İlk Derece Mahkemesince verilen karara yönelik olarak yapılan istinaf başvurusu üzerine HMK"nın 355 vd. maddeleri kapsamında yöntemince yapılan inceleme sonucunda Bölge Adliye Mahkemesince esastan verilen nihai kararda, dosya kapsamına göre saptanan somut uyuşmazlık bakımından uygulanması gereken hukuk kurallarına aykırı bir yön olmadığı gibi HMK"nın 369/1. ve 371. maddelerinin uygulanmasını gerektirici nedenlerin de bulunmamasına göre usul ve yasaya uygun Bölge Adliye Mahkemesi kararının onanmasına karar vermek gerekmiştir.
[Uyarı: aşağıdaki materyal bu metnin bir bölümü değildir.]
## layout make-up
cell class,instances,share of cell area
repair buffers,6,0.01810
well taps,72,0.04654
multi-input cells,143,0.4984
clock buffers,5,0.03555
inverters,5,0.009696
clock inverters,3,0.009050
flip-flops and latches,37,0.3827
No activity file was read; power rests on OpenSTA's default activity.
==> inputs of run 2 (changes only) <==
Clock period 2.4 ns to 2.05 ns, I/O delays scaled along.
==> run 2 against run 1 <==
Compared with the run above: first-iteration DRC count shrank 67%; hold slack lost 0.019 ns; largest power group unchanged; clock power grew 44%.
`src/rtl/stk_pkg.sv`:
```
package stk_pkg;
  localparam logic [4:0] PUSH_BASE = 5'b01010; // 0x50..0x57
  localparam logic [4:0] POP_BASE  = 5'b01011; // 0x58..0x5F

  typedef enum logic [2:0] {
    S_IDLE,
    S_WR,
    S_RD,
    S_CAP,
    S_FIN
  } seq_state_e;

  typedef struct packed {
    logic       legal;
    logic       is_pop;
    logic [2:0] idx;
  } op_dec_t;

  function automatic op_dec_t decode_op(input logic [7:0] op);
    op_dec_t d;
    d.idx    = op[2:0];
    d.is_pop = (op[7:3] == POP_BASE);
    d.legal  = (op[7:3] == PUSH_BASE) || (op[7:3] == POP_BASE);
    return d;
  endfunction
endpackage

```
`src/rtl/stk_decode.sv`:
```
module stk_decode
  import stk_pkg::*;
#(
  parameter int IDX_W = 3
) (
  input  logic [7:0]       op_i,
  output logic             legal_o,
  output logic             is_pop_o,
  output logic [IDX_W-1:0] idx_o
);
  op_dec_t dec;

  always_comb begin
    dec      = decode_op(op_i);
    legal_o  = dec.legal;
    is_pop_o = dec.is_pop;
    idx_o    = IDX_W'(dec.idx);
  end
endmodule

```
`src/rtl/stk_regfile.sv`:
```
module stk_regfile #(
  parameter int DATA_W = 32,
  parameter int NREG   = 8,
  parameter int SP_IDX = 4,
  localparam int IDX_W = $clog2(NREG)
) (
  input  logic              clk_i,
  input  logic              rst_ni,
  // port priority: dst > sp > ext
  input  logic              ext_we_i,
  input  logic [IDX_W-1:0]  ext_idx_i,
  input  logic [DATA_W-1:0] ext_data_i,
  input  logic              sp_we_i,
  input  logic [DATA_W-1:0] sp_data_i,
  input  logic              dst_we_i,
  input  logic [IDX_W-1:0]  dst_idx_i,
  input  logic [DATA_W-1:0] dst_data_i,
  input  logic [IDX_W-1:0]  src_idx_i,
  output logic [DATA_W-1:0] src_data_o,
  input  logic [IDX_W-1:0]  dbg_idx_i,
  output logic [DATA_W-1:0] dbg_data_o,
  output logic [DATA_W-1:0] sp_o
);
  logic [DATA_W-1:0] regs_q [NREG];

  for (genvar g = 0; g < NREG; g++) begin : g_reg
    logic hit_dst, hit_sp, hit_ext;
    assign hit_dst = dst_we_i && (dst_idx_i == IDX_W'(g));
    assign hit_sp  = sp_we_i && (g == SP_IDX);
    assign hit_ext = ext_we_i && (ext_idx_i == IDX_W'(g));

    always_ff @(posedge clk_i or negedge rst_ni) begin
      if (!rst_ni)      regs_q[g] <= '0;
      else if (hit_dst) regs_q[g] <= dst_data_i;
      else if (hit_sp)  regs_q[g] <= sp_data_i;
      else if (hit_ext) regs_q[g] <= ext_data_i;
    end
  end

  assign src_data_o = regs_q[src_idx_i];
  assign dbg_data_o = regs_q[dbg_idx_i];
  assign sp_o       = regs_q[SP_IDX];
endmodule

```
`src/rtl/stk_seq.sv`:
```
module stk_seq
  import stk_pkg::*;
#(
  parameter int DATA_W = 32,
  parameter int NREG   = 8,
  localparam int IDX_W = $clog2(NREG),
  localparam int NBYTE = DATA_W / 8,
  localparam int CNT_W = (NBYTE > 1) ? $clog2(NBYTE) : 1
) (
  input  logic              clk_i,
  input  logic              rst_ni,
  input  logic              op_valid_i,
  input  logic              legal_i,
  input  logic              is_pop_i,
  input  logic [IDX_W-1:0]  idx_i,
  input  logic [DATA_W-1:0] src_data_i,
  input  logic [DATA_W-1:0] sp_i,
  output logic              idle_o,
  output logic              busy_o,
  output logic              done_o,
  output logic              err_o,
  output logic              sp_we_o,
  output logic [DATA_W-1:0] sp_data_o,
  output logic              dst_we_o,
  output logic [IDX_W-1:0]  dst_idx_o,
  output logic [DATA_W-1:0] dst_data_o,
  output logic              mem_req_o,
  output logic              mem_we_o,
  output logic [DATA_W-1:0] mem_addr_o,
  output logic [7:0]        mem_wdata_o,
  input  logic [7:0]        mem_rdata_i
);
  localparam logic [CNT_W-1:0] LAST = CNT_W'(NBYTE - 1);
  localparam logic [DATA_W-1:0] STEP = DATA_W'(NBYTE);

  seq_state_e        state_q, state_d;
  logic [CNT_W-1:0]  cnt_q, cnt_d;
  logic [DATA_W-1:0] base_q, base_d;
  logic [DATA_W-1:0] word_q, word_d;
  logic              pop_q, pop_d;
  logic [IDX_W-1:0]  idx_q, idx_d;
  logic              err_q, err_d;
  logic              accept;

  assign accept = (state_q == S_IDLE) && op_valid_i && legal_i;

  always_comb begin
    state_d   = state_q;
    cnt_d     = cnt_q;
    base_d    = base_q;
    word_d    = word_q;
    pop_d     = pop_q;
    idx_d     = idx_q;
    err_d     = 1'b0;
    sp_we_o   = 1'b0;
    sp_data_o = '0;
    dst_we_o  = 1'b0;
    mem_req_o = 1'b0;
    mem_we_o  = 1'b0;
    unique case (state_q)
      S_IDLE: begin
        if (op_valid_i && !legal_i) err_d = 1'b1;
        if (accept) begin
          pop_d = is_pop_i;
          idx_d = idx_i;
          cnt_d = '0;
          if (is_pop_i) begin
            base_d  = sp_i;
            state_d = S_RD;
          end else begin
            // source read before decrement: push of SP stores old value
            word_d    = src_data_i;
            base_d    = sp_i - STEP;
            sp_we_o   = 1'b1;
            sp_data_o = sp_i - STEP;
            state_d   = S_WR;
          end
        end
      end
      S_WR: begin
        mem_req_o = 1'b1;
        mem_we_o  = 1'b1;
        cnt_d     = cnt_q + 1'b1;
        if (cnt_q == LAST) state_d = S_FIN;
      end
      S_RD: begin
        mem_req_o = 1'b1;
        cnt_d     = cnt_q + 1'b1;
        if (cnt_q != '0) word_d = {mem_rdata_i, word_q[DATA_W-1:8]};
        if (cnt_q == LAST) state_d = S_CAP;
      end
      S_CAP: begin
        word_d  = {mem_rdata_i, word_q[DATA_W-1:8]};
        state_d = S_FIN;
      end
      S_FIN: begin
        if (pop_q) begin
          sp_we_o   = 1'b1;
          sp_data_o = base_q + STEP;
          dst_we_o  = 1'b1;
        end
        state_d = S_IDLE;
      end
      default: state_d = S_IDLE;
    endcase
  end

  always_ff @(posedge clk_i or negedge rst_ni) begin
    if (!rst_ni) begin
      state_q <= S_IDLE;
      cnt_q   <= '0;
      base_q  <= '0;
      word_q  <= '0;
      pop_q   <= 1'b0;
      idx_q   <= '0;
      err_q   <= 1'b0;
    end else begin
      state_q <= state_d;
      cnt_q   <= cnt_d;
      base_q  <= base_d;
      word_q  <= word_d;
      pop_q   <= pop_d;
      idx_q   <= idx_d;
      err_q   <= err_d;
    end
  end

  assign idle_o      = (state_q == S_IDLE);
  assign busy_o      = !idle_o;
  assign done_o      = (state_q == S_FIN);
  assign err_o       = err_q;
  assign dst_idx_o   = idx_q;
  assign dst_data_o  = word_q;
  assign mem_addr_o  = base_q + DATA_W'(cnt_q);
  assign mem_wdata_o = word_q[8*cnt_q +: 8];
endmodule

```
`src/rtl/stk_pushpop_unit.sv`:
```
module stk_pushpop_unit #(
  parameter int DATA_W = 32,
  parameter int NREG   = 8,
  parameter int SP_IDX = 4,
  localparam int IDX_W = $clog2(NREG)
) (
  input  logic              clk_i,
  input  logic              rst_ni,
  input  logic              op_valid_i,
  input  logic [7:0]        op_i,
  output logic              busy_o,
  output logic              done_o,
  output logic              err_o,
  input  logic              rf_we_i,
  input  logic [IDX_W-1:0]  rf_waddr_i,
  input  logic [DATA_W-1:0] rf_wdata_i,
  input  logic [IDX_W-1:0]  rf_raddr_i,
  output logic [DATA_W-1:0] rf_rdata_o,
  output logic              mem_req_o,
  output logic              mem_we_o,
  output logic [DATA_W-1:0] mem_addr_o,
  output logic [7:0]        mem_wdata_o,
  input  logic [7:0]        mem_rdata_i
);
  logic              legal, is_pop;
  logic [IDX_W-1:0]  idx;
  logic [DATA_W-1:0] src_data, sp;
  logic              idle, ext_we;
  logic              sp_we, dst_we;
  logic [DATA_W-1:0] sp_data, dst_data;
  logic [IDX_W-1:0]  dst_idx;

  stk_decode #(.IDX_W(IDX_W)) u_dec (
    .op_i     (op_i),
    .legal_o  (legal),
    .is_pop_o (is_pop),
    .idx_o    (idx)
  );

  assign ext_we = rf_we_i && idle && !op_valid_i;

  stk_regfile #(.DATA_W(DATA_W), .NREG(NREG), .SP_IDX(SP_IDX)) u_rf (
    .clk_i      (clk_i),
    .rst_ni     (rst_ni),
    .ext_we_i   (ext_we),
    .ext_idx_i  (rf_waddr_i),
    .ext_data_i (rf_wdata_i),
    .sp_we_i    (sp_we),
    .sp_data_i  (sp_data),
    .dst_we_i   (dst_we),
    .dst_idx_i  (dst_idx),
    .dst_data_i (dst_data),
    .src_idx_i  (idx),
    .src_data_o (src_data),
    .dbg_idx_i  (rf_raddr_i),
    .dbg_data_o (rf_rdata_o),
    .sp_o       (sp)
  );

  stk_seq #(.DATA_W(DATA_W), .NREG(NREG)) u_seq (
    .clk_i       (clk_i),
    .rst_ni      (rst_ni),
    .op_valid_i  (op_valid_i),
    .legal_i     (legal),
    .is_pop_i    (is_pop),
    .idx_i       (idx),
    .src_data_i  (src_data),
    .sp_i        (sp),
    .idle_o      (idle),
    .busy_o      (busy_o),
    .done_o      (done_o),
    .err_o       (err_o),
    .sp_we_o     (sp_we),
    .sp_data_o   (sp_data),
    .dst_we_o    (dst_we),
    .dst_idx_o   (dst_idx),
    .dst_data_o  (dst_data),
    .mem_req_o   (mem_req_o),
    .mem_we_o    (mem_we_o),
    .mem_addr_o  (mem_addr_o),
    .mem_wdata_o (mem_wdata_o),
    .mem_rdata_i (mem_rdata_i)
  );
endmodule

```
<file path="src/rtl/sha_rnd_pkg.sv">
package sha_rnd_pkg;
  localparam int WORD_W  = 32;
  localparam int NUM_WD  = 8;
  localparam int STATE_W = WORD_W * NUM_WD;

  // rotation amounts of the two big-sigma functions
  localparam int S1_R0 = 6;
  localparam int S1_R1 = 11;
  localparam int S1_R2 = 25;
  localparam int S0_R0 = 2;
  localparam int S0_R1 = 13;
  localparam int S0_R2 = 22;

  // word positions inside the packed state, a in the lowest slot
  localparam int IX_A = 0;
  localparam int IX_B = 1;
  localparam int IX_C = 2;
  localparam int IX_D = 3;
  localparam int IX_E = 4;
  localparam int IX_F = 5;
  localparam int IX_G = 6;
  localparam int IX_H = 7;

  typedef logic [WORD_W-1:0] word_t;
  typedef logic [NUM_WD-1:0][WORD_W-1:0] state_t;

  function automatic word_t rotr(input word_t x, input int n);
    return (x >> n) | (x << (WORD_W - n));
  endfunction

  function automatic word_t big_s1(input word_t x);
    return rotr(x, S1_R0) ^ rotr(x, S1_R1) ^ rotr(x, S1_R2);
  endfunction

  function automatic word_t big_s0(input word_t x);
    return rotr(x, S0_R0) ^ rotr(x, S0_R1) ^ rotr(x, S0_R2);
  endfunction

  function automatic word_t choose(input word_t s, input word_t p, input word_t q);
    return (s & p) ^ (~s & q);
  endfunction

  function automatic word_t major(input word_t x, input word_t y, input word_t z);
    return (x & y) ^ (x & z) ^ (y & z);
  endfunction
endpackage

</file>
<file path="src/rtl/sha_rnd_mix.sv">
module sha_rnd_mix
  import sha_rnd_pkg::*;
(
  input  state_t cur,
  input  word_t  rk,
  input  word_t  sw,
  output state_t nxt
);
  word_t t1;
  word_t t2;

  // sums wrap at WORD_W bits by width of word_t
  always_comb begin
    t1 = cur[IX_H] + big_s1(cur[IX_E]) + choose(cur[IX_E], cur[IX_F], cur[IX_G]) + rk + sw;
    t2 = big_s0(cur[IX_A]) + major(cur[IX_A], cur[IX_B], cur[IX_C]);
  end

  assign nxt[IX_A] = t1 + t2;
  assign nxt[IX_E] = cur[IX_D] + t1;

  // plain shift of the remaining words down one slot
  for (genvar i = 1; i < NUM_WD; i++) begin : g_move
    if (i != IX_E) begin : g_cp
      assign nxt[i] = cur[i-1];
    end
  end
endmodule

</file>
<file path="src/rtl/sha_rnd_slot.sv">
module sha_rnd_slot #(
  parameter int DW = 256
) (
  input  logic          clk,
  input  logic          rst_n,
  input  logic          up_valid,
  output logic          up_ready,
  input  logic [DW-1:0] up_data,
  output logic          dn_valid,
  input  logic          dn_ready,
  output logic [DW-1:0] dn_data
);
  logic          full_q;
  logic [DW-1:0] data_q;
  logic          take;

  assign up_ready = !full_q || dn_ready;
  assign take     = up_valid && up_ready;

  always_ff @(posedge clk) begin
    if (!rst_n) begin
      full_q <= 1'b0;
    end else if (take) begin
      full_q <= 1'b1;
    end else if (dn_ready) begin
      full_q <= 1'b0;
    end
  end

  // data register carries no reset so it maps onto plain flops
  always_ff @(posedge clk) begin
    if (take) data_q <= up_data;
  end

  assign dn_valid = full_q;
  assign dn_data  = data_q;

  a_r6_load: assert property (@(posedge clk) disable iff (!rst_n)
    (up_valid && up_ready) |=> dn_valid);
  a_r7_hold: assert property (@(posedge clk) disable iff (!rst_n)
    (dn_valid && !dn_ready) |=> (dn_valid && $stable(dn_data)));
  a_r8_block: assert property (@(posedge clk) disable iff (!rst_n)
    (dn_valid && !dn_ready) |-> !up_ready);
  a_r9_drain: assert property (@(posedge clk) disable iff (!rst_n)
    (dn_valid && dn_ready && !up_valid) |=> !dn_valid);
endmodule

</file>
<file path="src/rtl/sha_round_stage.sv">
module sha_round_stage
  import sha_rnd_pkg::*;
(
  input  logic        clk,
  input  logic        rst_n,
  input  logic        in_valid,
  output logic        in_ready,
  input  logic [31:0] in_a,
  input  logic [31:0] in_b,
  input  logic [31:0] in_c,
  input  logic [31:0] in_d,
  input  logic [31:0] in_e,
  input  logic [31:0] in_f,
  input  logic [31:0] in_g,
  input  logic [31:0] in_h,
  input  logic [31:0] in_k,
  input  logic [31:0] in_w,
  output logic        out_valid,
  input  logic        out_ready,
  output logic [31:0] out_a,
  output logic [31:0] out_b,
  output logic [31:0] out_c,
  output logic [31:0] out_d,
  output logic [31:0] out_e,
  output logic [31:0] out_f,
  output logic [31:0] out_g,
  output logic [31:0] out_h
);
  state_t cur_st;
  state_t nxt_st;
  state_t res_st;

  assign cur_st[IX_A] = in_a;
  assign cur_st[IX_B] = in_b;
  assign cur_st[IX_C] = in_c;
  assign cur_st[IX_D] = in_d;
  assign cur_st[IX_E] = in_e;
  assign cur_st[IX_F] = in_f;
  assign cur_st[IX_G] = in_g;
  assign cur_st[IX_H] = in_h;

  sha_rnd_mix u_mix (
    .cur (cur_st),
    .rk  (in_k),
    .sw  (in_w),
    .nxt (nxt_st)
  );

  sha_rnd_slot #(.DW(STATE_W)) u_slot (
    .clk      (clk),
    .rst_n    (rst_n),
    .up_valid (in_valid),
    .up_ready (in_ready),
    .up_data  (nxt_st),
    .dn_valid (out_valid),
    .dn_ready (out_ready),
    .dn_data  (res_st)
  );

  assign out_a = res_st[IX_A];
  assign out_b = res_st[IX_B];
  assign out_c = res_st[IX_C];
  assign out_d = res_st[IX_D];
  assign out_e = res_st[IX_E];
  assign out_f = res_st[IX_F];
  assign out_g = res_st[IX_G];
  assign out_h = res_st[IX_H];

  a_r4_shift: assert property (@(posedge clk) disable iff (!rst_n)
    (in_valid && in_ready) |=> (out_b == $past(in_a) && out_c == $past(in_b) &&
                                out_d == $past(in_c) && out_f == $past(in_e) &&
                                out_g == $past(in_f) && out_h == $past(in_g)));
  a_r1_idle: assert property (@(posedge clk) !rst_n |=> !out_valid);
endmodule

</file>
SONUÇ: Yukarda açıklanan nedenlerle, davalı vekilinin temyiz isteminin reddi ile Bölge Adliye Mahkemesince verilen kararın HMK"nın 370/1. maddesi uyarınca ONANMASINA, HMK"nın 372. maddesi uyarınca işlem yapılmak üzere dava dosyasının İlk Derece Mahkemesine, kararın bir örneğinin Bölge Adliye Mahkemesine gönderilmesine, aşağıda yazılı bakiye 3.701,03 TL temyiz ilam harcının temyiz eden davalıdan alınmasına, 29/11/2021 tarihinde kesin olarak oybirliğiyle karar verildi.